[[ Provided information, beginning ]]
==> src/rtl/osc_freq_meter_if.sv <==
// Control/result bundle for osc_freq_meter.
//   master (requester) : drives start, cont, gate_len, ch_sel; reads results
//   slave  (meter)     : reads the controls; drives count_out, ovf, busy, done
//   start     level-sampled measurement request
//   cont      continuous re-arm after every window
//   gate_len  window length in clk cycles (0 = 2^GATE_W)
//   ch_sel    result channel shown on count_out
//   count_out result of channel ch_sel (0 when out of range)
//   ovf       per-channel saturation flags of the last completed window
//   busy      measurement in progress
//   done      one-cycle pulse, new results visible
interface osc_freq_meter_if #(
    parameter int NCH    = 4,
    parameter int CNT_W  = 16,
    parameter int GATE_W = 16,
    parameter int CH_W   = (NCH > 1) ? $clog2(NCH) : 1
);
    logic              start;
    logic              cont;
    logic [GATE_W-1:0] gate_len;
    logic [CH_W-1:0]   ch_sel;
    logic [CNT_W-1:0]  count_out;
    logic [NCH-1:0]    ovf;
    logic              busy;
    logic              done;

    modport master (
        output start, cont, gate_len, ch_sel,
        input  count_out, ovf, busy, done
    );

    modport slave (
        input  start, cont, gate_len, ch_sel,
        output count_out, ovf, busy, done
    );
endinterface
[[ Provided information, end ]]
Count the lines in the listing where the string "results" appears, and give only the count.

* [Completed task]: 2